▶ **DESCRIPTION OF THE TASK**:
Print the listing in full, exactly as it stands.

┌─ EXERCISE MATERIAL

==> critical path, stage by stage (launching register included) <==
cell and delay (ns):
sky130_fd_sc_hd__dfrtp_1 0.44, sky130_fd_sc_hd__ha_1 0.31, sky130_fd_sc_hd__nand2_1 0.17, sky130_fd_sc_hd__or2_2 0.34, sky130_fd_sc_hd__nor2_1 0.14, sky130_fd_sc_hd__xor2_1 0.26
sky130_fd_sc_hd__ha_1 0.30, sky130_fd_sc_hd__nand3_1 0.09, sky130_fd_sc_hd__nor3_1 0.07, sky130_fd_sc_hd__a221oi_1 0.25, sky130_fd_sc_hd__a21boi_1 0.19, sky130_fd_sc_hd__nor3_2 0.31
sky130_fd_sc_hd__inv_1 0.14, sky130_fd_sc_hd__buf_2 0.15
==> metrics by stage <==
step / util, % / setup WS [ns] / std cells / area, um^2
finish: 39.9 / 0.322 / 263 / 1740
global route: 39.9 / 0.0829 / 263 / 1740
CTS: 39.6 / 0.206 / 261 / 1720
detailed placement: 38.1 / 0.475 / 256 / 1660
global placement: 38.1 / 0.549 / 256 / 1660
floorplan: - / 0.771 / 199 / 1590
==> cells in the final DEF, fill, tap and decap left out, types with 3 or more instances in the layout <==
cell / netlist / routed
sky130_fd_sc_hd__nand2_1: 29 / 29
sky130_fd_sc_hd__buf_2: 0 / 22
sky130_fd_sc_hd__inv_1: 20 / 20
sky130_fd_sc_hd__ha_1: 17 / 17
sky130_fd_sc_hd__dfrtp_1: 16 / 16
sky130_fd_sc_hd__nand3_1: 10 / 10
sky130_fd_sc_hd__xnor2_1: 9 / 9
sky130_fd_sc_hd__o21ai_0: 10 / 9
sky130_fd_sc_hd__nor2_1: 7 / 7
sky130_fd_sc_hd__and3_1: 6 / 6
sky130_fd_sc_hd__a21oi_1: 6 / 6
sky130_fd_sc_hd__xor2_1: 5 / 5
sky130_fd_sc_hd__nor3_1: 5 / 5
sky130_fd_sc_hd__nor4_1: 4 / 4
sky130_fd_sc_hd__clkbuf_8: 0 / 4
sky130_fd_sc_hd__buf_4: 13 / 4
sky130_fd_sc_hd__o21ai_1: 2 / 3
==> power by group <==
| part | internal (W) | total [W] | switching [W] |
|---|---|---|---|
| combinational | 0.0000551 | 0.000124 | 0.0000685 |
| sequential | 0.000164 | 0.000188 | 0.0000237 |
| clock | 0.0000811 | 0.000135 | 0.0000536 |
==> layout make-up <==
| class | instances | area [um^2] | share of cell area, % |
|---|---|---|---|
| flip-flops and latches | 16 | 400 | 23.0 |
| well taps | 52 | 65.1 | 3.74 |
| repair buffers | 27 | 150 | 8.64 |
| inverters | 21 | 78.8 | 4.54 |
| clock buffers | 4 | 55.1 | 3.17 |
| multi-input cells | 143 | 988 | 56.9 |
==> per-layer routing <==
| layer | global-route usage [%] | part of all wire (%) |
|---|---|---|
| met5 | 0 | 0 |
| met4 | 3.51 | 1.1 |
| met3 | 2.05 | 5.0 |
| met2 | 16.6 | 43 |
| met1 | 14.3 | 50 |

└─

▶ **COMPLETED TASK**:
==> critical path, stage by stage (launching register included) <==
cell and delay (ns):
sky130_fd_sc_hd__dfrtp_1 0.44, sky130_fd_sc_hd__ha_1 0.31, sky130_fd_sc_hd__nand2_1 0.17, sky130_fd_sc_hd__or2_2 0.34, sky130_fd_sc_hd__nor2_1 0.14, sky130_fd_sc_hd__xor2_1 0.26
sky130_fd_sc_hd__ha_1 0.30, sky130_fd_sc_hd__nand3_1 0.09, sky130_fd_sc_hd__nor3_1 0.07, sky130_fd_sc_hd__a221oi_1 0.25, sky130_fd_sc_hd__a21boi_1 0.19, sky130_fd_sc_hd__nor3_2 0.31
sky130_fd_sc_hd__inv_1 0.14, sky130_fd_sc_hd__buf_2 0.15
==> metrics by stage <==
step / util, % / setup WS [ns] / std cells / area, um^2
finish: 39.9 / 0.322 / 263 / 1740
global route: 39.9 / 0.0829 / 263 / 1740
CTS: 39.6 / 0.206 / 261 / 1720
detailed placement: 38.1 / 0.475 / 256 / 1660
global placement: 38.1 / 0.549 / 256 / 1660
floorplan: - / 0.771 / 199 / 1590
==> cells in the final DEF, fill, tap and decap left out, types with 3 or more instances in the layout <==
cell / netlist / routed
sky130_fd_sc_hd__nand2_1: 29 / 29
sky130_fd_sc_hd__buf_2: 0 / 22
sky130_fd_sc_hd__inv_1: 20 / 20
sky130_fd_sc_hd__ha_1: 17 / 17
sky130_fd_sc_hd__dfrtp_1: 16 / 16
sky130_fd_sc_hd__nand3_1: 10 / 10
sky130_fd_sc_hd__xnor2_1: 9 / 9
sky130_fd_sc_hd__o21ai_0: 10 / 9
sky130_fd_sc_hd__nor2_1: 7 / 7
sky130_fd_sc_hd__and3_1: 6 / 6
sky130_fd_sc_hd__a21oi_1: 6 / 6
sky130_fd_sc_hd__xor2_1: 5 / 5
sky130_fd_sc_hd__nor3_1: 5 / 5
sky130_fd_sc_hd__nor4_1: 4 / 4
sky130_fd_sc_hd__clkbuf_8: 0 / 4
sky130_fd_sc_hd__buf_4: 13 / 4
sky130_fd_sc_hd__o21ai_1: 2 / 3
==> power by group <==
| part | internal (W) | total [W] | switching [W] |
|---|---|---|---|
| combinational | 0.0000551 | 0.000124 | 0.0000685 |
| sequential | 0.000164 | 0.000188 | 0.0000237 |
| clock | 0.0000811 | 0.000135 | 0.0000536 |
==> layout make-up <==
| class | instances | area [um^2] | share of cell area, % |
|---|---|---|---|
| flip-flops and latches | 16 | 400 | 23.0 |
| well taps | 52 | 65.1 | 3.74 |
| repair buffers | 27 | 150 | 8.64 |
| inverters | 21 | 78.8 | 4.54 |
| clock buffers | 4 | 55.1 | 3.17 |
| multi-input cells | 143 | 988 | 56.9 |
==> per-layer routing <==
| layer | global-route usage [%] | part of all wire (%) |
|---|---|---|
| met5 | 0 | 0 |
| met4 | 3.51 | 1.1 |
| met3 | 2.05 | 5.0 |
| met2 | 16.6 | 43 |
| met1 | 14.3 | 50 |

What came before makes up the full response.